[BLOG]DAILY FOURNICATION
4 Random Questions V.21
08.23.13
BY MICHAEL GOODPASTER

(FOUR) WHAT’S WITH THE RACISM TOWARDS BATTERIES?
Too many devices say “batteries not included”. Since I’ve been a child, I’ve received cool electronic devices and not so cool electronic devices. When you grow up before iphones and pretty much the active internet, you get a lot of crap. Walkman-type devices and things that are supposed to move but break really quick. It’s all in good fun though. I’m appreciative to be part of our culture’s beta testing period during the biggest technology boom. But for realizes… why no batteries? This is a HUGE scam to get more money. It’s like saying “buy THIS… AND THIS.” Batteries are essentially teaching people to load bullets into guns. Lazer tag guns!

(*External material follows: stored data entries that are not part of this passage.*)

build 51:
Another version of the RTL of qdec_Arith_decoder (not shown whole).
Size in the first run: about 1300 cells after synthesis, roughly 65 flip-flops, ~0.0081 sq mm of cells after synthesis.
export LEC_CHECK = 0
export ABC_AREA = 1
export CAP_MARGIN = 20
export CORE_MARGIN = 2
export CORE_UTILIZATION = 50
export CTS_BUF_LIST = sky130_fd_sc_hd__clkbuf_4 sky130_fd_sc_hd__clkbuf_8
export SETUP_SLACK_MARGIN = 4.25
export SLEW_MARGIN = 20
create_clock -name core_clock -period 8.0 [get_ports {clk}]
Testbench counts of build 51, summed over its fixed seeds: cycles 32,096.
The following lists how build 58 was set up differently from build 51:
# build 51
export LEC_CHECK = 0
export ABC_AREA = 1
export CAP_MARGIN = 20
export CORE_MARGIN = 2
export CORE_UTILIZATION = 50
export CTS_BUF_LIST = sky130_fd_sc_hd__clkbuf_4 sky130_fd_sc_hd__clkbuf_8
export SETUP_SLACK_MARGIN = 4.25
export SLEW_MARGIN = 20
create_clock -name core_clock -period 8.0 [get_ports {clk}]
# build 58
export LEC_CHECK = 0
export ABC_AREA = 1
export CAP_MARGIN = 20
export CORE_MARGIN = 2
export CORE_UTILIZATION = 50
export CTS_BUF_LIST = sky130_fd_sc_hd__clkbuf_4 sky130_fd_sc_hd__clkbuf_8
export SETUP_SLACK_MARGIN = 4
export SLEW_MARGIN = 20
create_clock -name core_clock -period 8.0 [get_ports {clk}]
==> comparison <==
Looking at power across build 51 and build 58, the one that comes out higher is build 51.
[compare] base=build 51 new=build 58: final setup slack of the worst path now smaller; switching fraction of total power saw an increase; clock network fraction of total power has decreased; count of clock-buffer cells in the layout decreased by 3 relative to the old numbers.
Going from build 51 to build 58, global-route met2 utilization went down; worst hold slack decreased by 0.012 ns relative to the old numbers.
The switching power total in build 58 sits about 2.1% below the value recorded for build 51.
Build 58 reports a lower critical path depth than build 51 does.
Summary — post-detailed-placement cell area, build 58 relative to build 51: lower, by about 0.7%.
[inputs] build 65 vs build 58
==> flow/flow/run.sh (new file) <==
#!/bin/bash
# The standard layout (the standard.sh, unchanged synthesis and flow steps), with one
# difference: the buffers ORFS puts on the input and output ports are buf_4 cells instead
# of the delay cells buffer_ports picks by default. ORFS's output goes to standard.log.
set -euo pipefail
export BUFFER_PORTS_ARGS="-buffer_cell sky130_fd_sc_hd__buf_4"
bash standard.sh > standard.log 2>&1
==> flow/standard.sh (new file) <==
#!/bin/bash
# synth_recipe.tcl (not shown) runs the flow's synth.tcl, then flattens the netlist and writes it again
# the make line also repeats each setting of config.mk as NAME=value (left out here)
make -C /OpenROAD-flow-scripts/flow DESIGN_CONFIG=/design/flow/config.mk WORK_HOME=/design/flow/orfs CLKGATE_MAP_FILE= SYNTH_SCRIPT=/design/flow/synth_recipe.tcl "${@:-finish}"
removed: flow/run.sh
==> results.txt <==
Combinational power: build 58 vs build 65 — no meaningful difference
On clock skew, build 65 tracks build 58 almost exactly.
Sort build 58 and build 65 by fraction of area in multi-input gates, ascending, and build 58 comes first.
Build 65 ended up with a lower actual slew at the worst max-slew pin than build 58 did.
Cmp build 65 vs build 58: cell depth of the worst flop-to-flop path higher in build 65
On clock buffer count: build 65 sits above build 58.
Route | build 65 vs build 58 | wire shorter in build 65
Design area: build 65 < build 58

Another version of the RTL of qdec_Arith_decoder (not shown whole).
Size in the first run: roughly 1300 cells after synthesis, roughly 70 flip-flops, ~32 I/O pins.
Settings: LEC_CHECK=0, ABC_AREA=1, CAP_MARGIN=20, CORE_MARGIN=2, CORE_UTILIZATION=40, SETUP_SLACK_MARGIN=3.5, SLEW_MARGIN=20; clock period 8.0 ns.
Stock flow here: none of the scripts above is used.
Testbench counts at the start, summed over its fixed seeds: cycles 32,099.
What follows belongs to an exercise in optimizing a design on an open flow for small area and a short achievable clock period; a production flow would make more cautious choices. No run shown here included a check of the RTL's function; only the layout flow was run. Power and IR drop assume default switching activity.

### flow/run.sh
#!/bin/bash
# synth_recipe.tcl (not shown) runs the flow's synth.tcl, then flattens the netlist and writes it again
# the make line also repeats each setting of config.mk as NAME=value (left out here)
make -C /OpenROAD-flow-scripts/flow DESIGN_CONFIG=/design/flow/config.mk WORK_HOME=/design/flow/orfs CLKGATE_MAP_FILE= SYNTH_SCRIPT=/design/flow/synth_recipe.tcl finish
### flow/config.mk
export PLATFORM = sky130hd
export DESIGN_NAME = SCPU
export DESIGN_NICKNAME = SCPU
export VERILOG_FILES = /design/flow/design.v
export SDC_FILE = /design/flow/constraint.sdc
export NUM_CORES = 4
export LEC_CHECK = 0
export CAP_MARGIN = 20
export CORE_MARGIN = 2
export CORE_UTILIZATION = 40
export SLEW_MARGIN = 20
### flow/constraint.sdc
create_clock -name core_clock -period 6.8 [get_ports {clk}]
set_input_delay 1.3600 -clock core_clock [delete_from_list [all_inputs] [get_ports {clk}]]
set_output_delay 1.3600 -clock core_clock [all_outputs]
set_load 0.01 [all_outputs]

(THREE) WHY IS SATAN NEVER A WOMAN?
How come feminist will say that ‘God’ is a woman, yet NEVER say that Satan is a woman? Are you saying that women aren’t strong and powerful enough to be the epitome of evil? I’m offended by THAT. I’ve met plenty of women who very well could have been the worst human being alive. Women seem to get away with this one a little too much. For years it’s been the constant crap mentality that “god is a man”. It’s sadly how most religious people think. But every so often, the woman as god visual comes into play. It’s never the opposite.

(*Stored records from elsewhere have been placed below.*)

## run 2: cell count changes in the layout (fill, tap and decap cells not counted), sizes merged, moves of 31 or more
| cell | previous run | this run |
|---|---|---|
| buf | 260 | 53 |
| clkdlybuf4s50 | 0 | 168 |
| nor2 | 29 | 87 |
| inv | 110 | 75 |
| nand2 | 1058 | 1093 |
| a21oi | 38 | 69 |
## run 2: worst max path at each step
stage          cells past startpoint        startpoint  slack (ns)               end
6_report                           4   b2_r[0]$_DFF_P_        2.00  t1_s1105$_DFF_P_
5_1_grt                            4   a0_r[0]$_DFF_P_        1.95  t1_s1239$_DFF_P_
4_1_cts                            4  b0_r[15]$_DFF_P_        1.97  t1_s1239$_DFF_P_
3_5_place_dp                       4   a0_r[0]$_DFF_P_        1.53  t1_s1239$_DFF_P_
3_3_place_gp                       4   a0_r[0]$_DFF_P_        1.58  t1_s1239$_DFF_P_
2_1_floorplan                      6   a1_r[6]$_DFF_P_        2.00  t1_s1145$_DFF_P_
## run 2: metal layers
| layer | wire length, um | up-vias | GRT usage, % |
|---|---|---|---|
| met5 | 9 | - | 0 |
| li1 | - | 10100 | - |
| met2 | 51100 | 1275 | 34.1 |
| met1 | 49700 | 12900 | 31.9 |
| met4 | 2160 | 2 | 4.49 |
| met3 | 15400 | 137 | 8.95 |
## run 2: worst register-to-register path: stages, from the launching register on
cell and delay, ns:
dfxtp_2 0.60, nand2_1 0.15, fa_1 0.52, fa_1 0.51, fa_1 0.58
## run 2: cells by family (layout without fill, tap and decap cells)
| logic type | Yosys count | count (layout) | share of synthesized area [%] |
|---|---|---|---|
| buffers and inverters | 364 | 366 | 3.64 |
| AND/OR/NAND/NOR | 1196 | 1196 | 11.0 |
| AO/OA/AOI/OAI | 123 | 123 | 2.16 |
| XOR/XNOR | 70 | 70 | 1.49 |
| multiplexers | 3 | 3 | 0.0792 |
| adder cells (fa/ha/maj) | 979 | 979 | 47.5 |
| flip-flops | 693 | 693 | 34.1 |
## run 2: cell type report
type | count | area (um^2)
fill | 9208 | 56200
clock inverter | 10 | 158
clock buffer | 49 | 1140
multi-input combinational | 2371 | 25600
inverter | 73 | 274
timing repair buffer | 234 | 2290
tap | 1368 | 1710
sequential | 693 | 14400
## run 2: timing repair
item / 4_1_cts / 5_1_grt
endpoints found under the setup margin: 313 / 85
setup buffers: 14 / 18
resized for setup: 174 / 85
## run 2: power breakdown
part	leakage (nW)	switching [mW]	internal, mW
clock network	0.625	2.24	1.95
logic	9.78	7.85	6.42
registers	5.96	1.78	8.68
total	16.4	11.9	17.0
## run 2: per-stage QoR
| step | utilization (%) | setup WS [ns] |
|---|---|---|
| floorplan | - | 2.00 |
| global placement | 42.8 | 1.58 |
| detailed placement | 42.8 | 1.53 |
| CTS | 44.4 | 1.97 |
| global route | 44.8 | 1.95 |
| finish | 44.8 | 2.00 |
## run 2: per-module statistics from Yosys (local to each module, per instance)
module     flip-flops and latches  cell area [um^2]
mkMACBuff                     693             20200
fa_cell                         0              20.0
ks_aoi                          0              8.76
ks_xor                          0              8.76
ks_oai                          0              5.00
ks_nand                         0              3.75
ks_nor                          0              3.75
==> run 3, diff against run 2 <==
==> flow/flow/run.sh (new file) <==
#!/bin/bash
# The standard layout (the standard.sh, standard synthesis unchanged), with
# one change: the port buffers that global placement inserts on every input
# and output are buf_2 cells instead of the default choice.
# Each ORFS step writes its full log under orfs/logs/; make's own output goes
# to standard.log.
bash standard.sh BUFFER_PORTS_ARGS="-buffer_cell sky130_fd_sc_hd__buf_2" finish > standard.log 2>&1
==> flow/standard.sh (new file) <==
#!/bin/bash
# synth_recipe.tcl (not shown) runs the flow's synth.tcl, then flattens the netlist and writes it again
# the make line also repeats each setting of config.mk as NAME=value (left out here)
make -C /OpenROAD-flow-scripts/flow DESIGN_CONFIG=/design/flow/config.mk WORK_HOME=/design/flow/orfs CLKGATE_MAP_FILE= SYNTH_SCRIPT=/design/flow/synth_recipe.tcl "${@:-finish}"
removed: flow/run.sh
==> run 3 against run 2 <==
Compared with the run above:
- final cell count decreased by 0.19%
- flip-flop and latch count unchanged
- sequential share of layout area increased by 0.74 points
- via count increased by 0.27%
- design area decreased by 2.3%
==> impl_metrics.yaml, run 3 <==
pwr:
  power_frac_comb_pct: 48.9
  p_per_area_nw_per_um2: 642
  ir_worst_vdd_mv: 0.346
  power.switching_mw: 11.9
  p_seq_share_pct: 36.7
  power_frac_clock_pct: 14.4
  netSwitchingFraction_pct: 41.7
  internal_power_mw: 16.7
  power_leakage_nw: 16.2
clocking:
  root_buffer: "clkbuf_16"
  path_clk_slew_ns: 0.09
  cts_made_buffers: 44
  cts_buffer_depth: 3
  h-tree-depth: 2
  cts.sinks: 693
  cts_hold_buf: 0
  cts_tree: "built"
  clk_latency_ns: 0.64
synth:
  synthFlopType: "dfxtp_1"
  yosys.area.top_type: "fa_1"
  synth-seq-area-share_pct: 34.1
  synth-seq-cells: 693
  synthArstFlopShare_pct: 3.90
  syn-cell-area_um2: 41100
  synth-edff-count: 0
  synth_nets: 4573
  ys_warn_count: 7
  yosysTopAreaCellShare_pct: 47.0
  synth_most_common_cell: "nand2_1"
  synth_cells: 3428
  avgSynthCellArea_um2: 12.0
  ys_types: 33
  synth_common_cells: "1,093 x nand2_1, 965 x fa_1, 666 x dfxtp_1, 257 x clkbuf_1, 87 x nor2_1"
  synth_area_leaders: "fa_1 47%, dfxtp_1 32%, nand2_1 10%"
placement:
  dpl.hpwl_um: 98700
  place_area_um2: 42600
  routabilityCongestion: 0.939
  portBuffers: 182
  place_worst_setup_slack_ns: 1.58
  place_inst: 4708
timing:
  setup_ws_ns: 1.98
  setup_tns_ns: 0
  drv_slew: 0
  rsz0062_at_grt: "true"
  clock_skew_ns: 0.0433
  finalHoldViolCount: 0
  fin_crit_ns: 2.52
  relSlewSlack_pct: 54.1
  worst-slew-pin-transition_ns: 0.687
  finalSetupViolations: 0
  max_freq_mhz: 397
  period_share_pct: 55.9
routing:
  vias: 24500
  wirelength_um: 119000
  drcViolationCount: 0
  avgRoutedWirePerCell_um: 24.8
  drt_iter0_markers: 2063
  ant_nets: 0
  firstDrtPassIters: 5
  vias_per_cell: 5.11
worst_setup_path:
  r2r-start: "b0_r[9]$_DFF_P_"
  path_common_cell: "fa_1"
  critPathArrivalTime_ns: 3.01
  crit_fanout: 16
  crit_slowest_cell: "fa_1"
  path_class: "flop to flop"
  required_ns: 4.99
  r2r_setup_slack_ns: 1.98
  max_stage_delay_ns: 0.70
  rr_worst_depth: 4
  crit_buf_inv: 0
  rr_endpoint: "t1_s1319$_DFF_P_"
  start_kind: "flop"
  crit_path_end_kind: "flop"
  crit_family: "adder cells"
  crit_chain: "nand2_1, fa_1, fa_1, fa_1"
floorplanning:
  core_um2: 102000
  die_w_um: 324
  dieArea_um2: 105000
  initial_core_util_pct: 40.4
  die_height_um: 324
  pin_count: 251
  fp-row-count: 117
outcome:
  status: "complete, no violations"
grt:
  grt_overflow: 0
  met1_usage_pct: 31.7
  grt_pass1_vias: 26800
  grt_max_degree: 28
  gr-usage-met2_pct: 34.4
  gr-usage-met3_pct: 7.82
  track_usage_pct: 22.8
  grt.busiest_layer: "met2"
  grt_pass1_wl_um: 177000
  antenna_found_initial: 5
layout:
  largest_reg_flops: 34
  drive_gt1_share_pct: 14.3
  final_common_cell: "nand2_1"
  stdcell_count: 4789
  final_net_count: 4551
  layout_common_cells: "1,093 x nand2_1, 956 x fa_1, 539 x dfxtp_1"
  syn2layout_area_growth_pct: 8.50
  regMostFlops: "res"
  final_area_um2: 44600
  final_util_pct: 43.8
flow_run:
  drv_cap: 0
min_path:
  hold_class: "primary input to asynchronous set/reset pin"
Background: an optimization exercise with open tools, aiming at small area, a short achievable clock period and few clock cycles. Do not read the settings as production practice.
Where RTL was checked, it was by simulation tests only, not by an equivalence proof against the original.
Function not checked in runs 5 and 6: the RTL went through the layout flow alone.
No activity file was given, so power comes from the tool's default toggle rates.

--- standard.sh ---
#!/bin/bash
# synth_recipe.tcl (not shown) runs the flow's synth.tcl, then flattens the netlist and writes it again
# the make line also repeats each setting of config.mk as NAME=value (left out here)
make -C /OpenROAD-flow-scripts/flow DESIGN_CONFIG=/design/flow/config.mk WORK_HOME=/design/flow/orfs CLKGATE_MAP_FILE= SYNTH_SCRIPT=/design/flow/synth_recipe.tcl "${@:-finish}"
This design comes from an exercise in tuning for small area on the open sky130 flow, not from production work.
The RTL was checked by simulation tests, not by an equivalence proof against the original design.
No activity file was given, so power comes from the tool's default toggle rates.

==> flow/design.v (outline; a module is shown in full before it is edited, if it fits) <==
// module g_a21o: 3 lines
// module g_a22o: 3 lines
// module g_a31oi: 3 lines
// module g_a32o: 3 lines
// module g_a32oi: 3 lines
// module g_and2: 3 lines
// module g_and3: 3 lines
// module g_inv: 3 lines
// module g_nand2: 3 lines
// module g_nand3: 3 lines
// module g_nor2: 3 lines
// module g_o21a: 3 lines
// module g_o21ai: 3 lines
// module g_o21bai: 3 lines
// module g_o22ai: 3 lines
// module g_or2: 3 lines
// module g_xnor2: 3 lines
// module g_xor2: 3 lines
// module dot8: 584 lines
// module fa: 4 lines
// module ctl: 269 lines
// module top_module: 48 lines
module top_module (
    input clk,
    input rst,
    input en,
    input init,
    input [127:0] in_data,
    output [6:0] seven_seg,
    output [7:0] com
);
  // ...
==> flow/flow/run.sh <==
#!/bin/bash
# Standard layout, with the port buffers made of the smallest buffer cell.
set -e
cp standard.sh standard_sh.log
export BUFFER_PORTS_ARGS="-buffer_cell sky130_fd_sc_hd__buf_1"
bash standard.sh > standard.log 2>&1
==> flow/standard.sh <==
#!/bin/bash
# synth_recipe.tcl (not shown) runs the flow's synth.tcl, then flattens the netlist and writes it again
# the make line also repeats each setting of config.mk as NAME=value (left out here)
make -C /OpenROAD-flow-scripts/flow DESIGN_CONFIG=/design/flow/config.mk WORK_HOME=/design/flow/orfs CLKGATE_MAP_FILE= SYNTH_SCRIPT=/design/flow/synth_recipe.tcl "${@:-finish}"
==> flow/config.mk <==
export PLATFORM = sky130hd
export DESIGN_NAME = top_module
export DESIGN_NICKNAME = top_module
export VERILOG_FILES = /design/flow/design.v
export SDC_FILE = /design/flow/constraint.sdc
export NUM_CORES = 4
export LEC_CHECK = 0
export CAP_MARGIN = 20
export CORE_MARGIN = 2
export CORE_UTILIZATION = 60
export CTS_BUF_LIST = sky130_fd_sc_hd__clkbuf_8
export SLEW_MARGIN = 20
export SYNTH_HIERARCHICAL = 1
export SYNTH_MINIMUM_KEEP_SIZE = 0
==> flow/constraint.sdc <==
create_clock -name core_clock -period 18.0 [get_ports {clk}]
set_input_delay 3.6000 -clock core_clock [delete_from_list [all_inputs] [get_ports {clk}]]
set_output_delay 3.6000 -clock core_clock [all_outputs]
set_load 0.01 [all_outputs]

(TWO) DON’T EARLY BIRD GET TIRED OF ALL THOSE WORMS?
I know birds eat worms, but imagine getting up every day and going to get these said worms. You have to get up before everyone else and make sure you’re there early. You then have to wait for worms. Even if they love worms, it’s got to get pretty tiresome and boring. Not only are you eating the same thing every day but you’re forced to wake up early every time you get them. It doesn’t seem fair. Shouldn’t the early bird get some pizza every so often?

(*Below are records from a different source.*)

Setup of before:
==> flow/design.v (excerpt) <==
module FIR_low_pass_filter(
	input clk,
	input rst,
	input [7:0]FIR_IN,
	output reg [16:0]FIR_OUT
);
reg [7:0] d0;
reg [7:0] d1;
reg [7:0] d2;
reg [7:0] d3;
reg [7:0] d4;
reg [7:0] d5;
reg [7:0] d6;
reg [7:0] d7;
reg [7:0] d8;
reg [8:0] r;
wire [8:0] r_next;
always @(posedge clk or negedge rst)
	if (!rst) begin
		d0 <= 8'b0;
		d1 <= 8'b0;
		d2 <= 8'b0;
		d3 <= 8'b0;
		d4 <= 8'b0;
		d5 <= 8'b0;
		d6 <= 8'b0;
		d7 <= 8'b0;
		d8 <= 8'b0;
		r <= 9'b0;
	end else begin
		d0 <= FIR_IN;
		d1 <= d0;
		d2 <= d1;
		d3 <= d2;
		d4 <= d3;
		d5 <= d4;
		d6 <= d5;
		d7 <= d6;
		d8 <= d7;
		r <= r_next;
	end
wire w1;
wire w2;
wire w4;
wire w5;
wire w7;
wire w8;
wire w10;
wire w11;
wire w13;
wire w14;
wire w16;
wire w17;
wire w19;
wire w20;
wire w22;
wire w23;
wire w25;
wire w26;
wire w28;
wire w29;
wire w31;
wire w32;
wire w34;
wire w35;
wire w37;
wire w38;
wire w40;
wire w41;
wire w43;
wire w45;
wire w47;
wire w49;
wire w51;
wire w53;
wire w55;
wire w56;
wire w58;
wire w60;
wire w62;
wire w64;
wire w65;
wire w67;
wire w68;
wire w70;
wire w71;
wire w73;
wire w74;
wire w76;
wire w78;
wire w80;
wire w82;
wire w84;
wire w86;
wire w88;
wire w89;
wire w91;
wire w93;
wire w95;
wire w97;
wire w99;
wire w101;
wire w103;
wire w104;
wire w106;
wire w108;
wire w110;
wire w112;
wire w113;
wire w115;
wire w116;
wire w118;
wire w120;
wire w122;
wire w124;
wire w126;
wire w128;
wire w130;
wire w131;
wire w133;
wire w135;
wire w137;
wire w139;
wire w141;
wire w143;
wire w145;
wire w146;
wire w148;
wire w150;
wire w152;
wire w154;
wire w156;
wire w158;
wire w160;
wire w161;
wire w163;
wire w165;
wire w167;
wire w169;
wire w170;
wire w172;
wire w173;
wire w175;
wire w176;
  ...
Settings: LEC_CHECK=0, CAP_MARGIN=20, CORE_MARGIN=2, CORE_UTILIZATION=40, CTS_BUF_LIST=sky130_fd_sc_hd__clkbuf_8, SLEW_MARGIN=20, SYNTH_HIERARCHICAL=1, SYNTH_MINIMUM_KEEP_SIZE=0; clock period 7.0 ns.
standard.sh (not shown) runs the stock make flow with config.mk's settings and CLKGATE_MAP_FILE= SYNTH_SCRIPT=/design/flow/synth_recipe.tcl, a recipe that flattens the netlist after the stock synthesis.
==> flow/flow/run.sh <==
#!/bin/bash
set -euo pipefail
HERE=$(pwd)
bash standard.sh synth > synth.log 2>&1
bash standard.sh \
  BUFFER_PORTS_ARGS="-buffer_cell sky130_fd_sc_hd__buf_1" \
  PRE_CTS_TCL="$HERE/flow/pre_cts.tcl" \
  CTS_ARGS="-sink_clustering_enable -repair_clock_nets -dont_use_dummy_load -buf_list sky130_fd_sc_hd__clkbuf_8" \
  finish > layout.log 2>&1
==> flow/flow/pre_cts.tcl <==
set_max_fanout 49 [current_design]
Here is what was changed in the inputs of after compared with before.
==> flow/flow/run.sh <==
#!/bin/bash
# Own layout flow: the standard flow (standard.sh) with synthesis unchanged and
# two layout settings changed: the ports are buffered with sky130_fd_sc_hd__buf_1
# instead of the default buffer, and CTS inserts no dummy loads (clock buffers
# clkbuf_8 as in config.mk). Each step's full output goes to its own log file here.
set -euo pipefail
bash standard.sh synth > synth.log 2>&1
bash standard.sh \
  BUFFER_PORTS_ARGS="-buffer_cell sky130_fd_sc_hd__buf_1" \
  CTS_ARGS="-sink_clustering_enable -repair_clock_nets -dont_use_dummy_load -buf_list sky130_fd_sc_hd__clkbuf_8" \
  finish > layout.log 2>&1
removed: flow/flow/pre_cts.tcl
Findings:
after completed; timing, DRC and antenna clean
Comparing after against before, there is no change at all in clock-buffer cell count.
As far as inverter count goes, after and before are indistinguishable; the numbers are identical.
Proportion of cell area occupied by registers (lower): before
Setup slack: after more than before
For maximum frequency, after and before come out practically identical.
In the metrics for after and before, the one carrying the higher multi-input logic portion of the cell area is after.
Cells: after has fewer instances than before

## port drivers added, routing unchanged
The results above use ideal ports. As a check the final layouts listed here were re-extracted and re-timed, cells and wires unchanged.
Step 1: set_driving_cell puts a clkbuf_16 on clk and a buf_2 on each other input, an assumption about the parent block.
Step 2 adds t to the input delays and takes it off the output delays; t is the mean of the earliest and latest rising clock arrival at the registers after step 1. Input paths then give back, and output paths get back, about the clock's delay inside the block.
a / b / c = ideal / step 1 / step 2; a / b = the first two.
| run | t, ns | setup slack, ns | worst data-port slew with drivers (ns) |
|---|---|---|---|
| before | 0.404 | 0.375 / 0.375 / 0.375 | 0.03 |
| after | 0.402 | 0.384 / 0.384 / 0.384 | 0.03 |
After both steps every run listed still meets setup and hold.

(ONE) WHO’D WIN: GARFIELD OR ALF?
I’ve thought about this for a while now. That proves how I spend my time is not really that productive ALL the time. Then again, some questions MUST be pondered. Alf is an alien who came to Earth. He’s a domesticated alien who’s main vice is EATING HOUSE CATS! Who’s the most bad ass house cat alive? Garfield! He’s lazy, sarcastic and snappy. He’s pretty awesome. But the problem is that Alf seemed way more energetic than Garfield. He could sneak up on him. But then there’s the Odie interference factor to consider. And IS there lasagna in the room? These are very important deciding factors.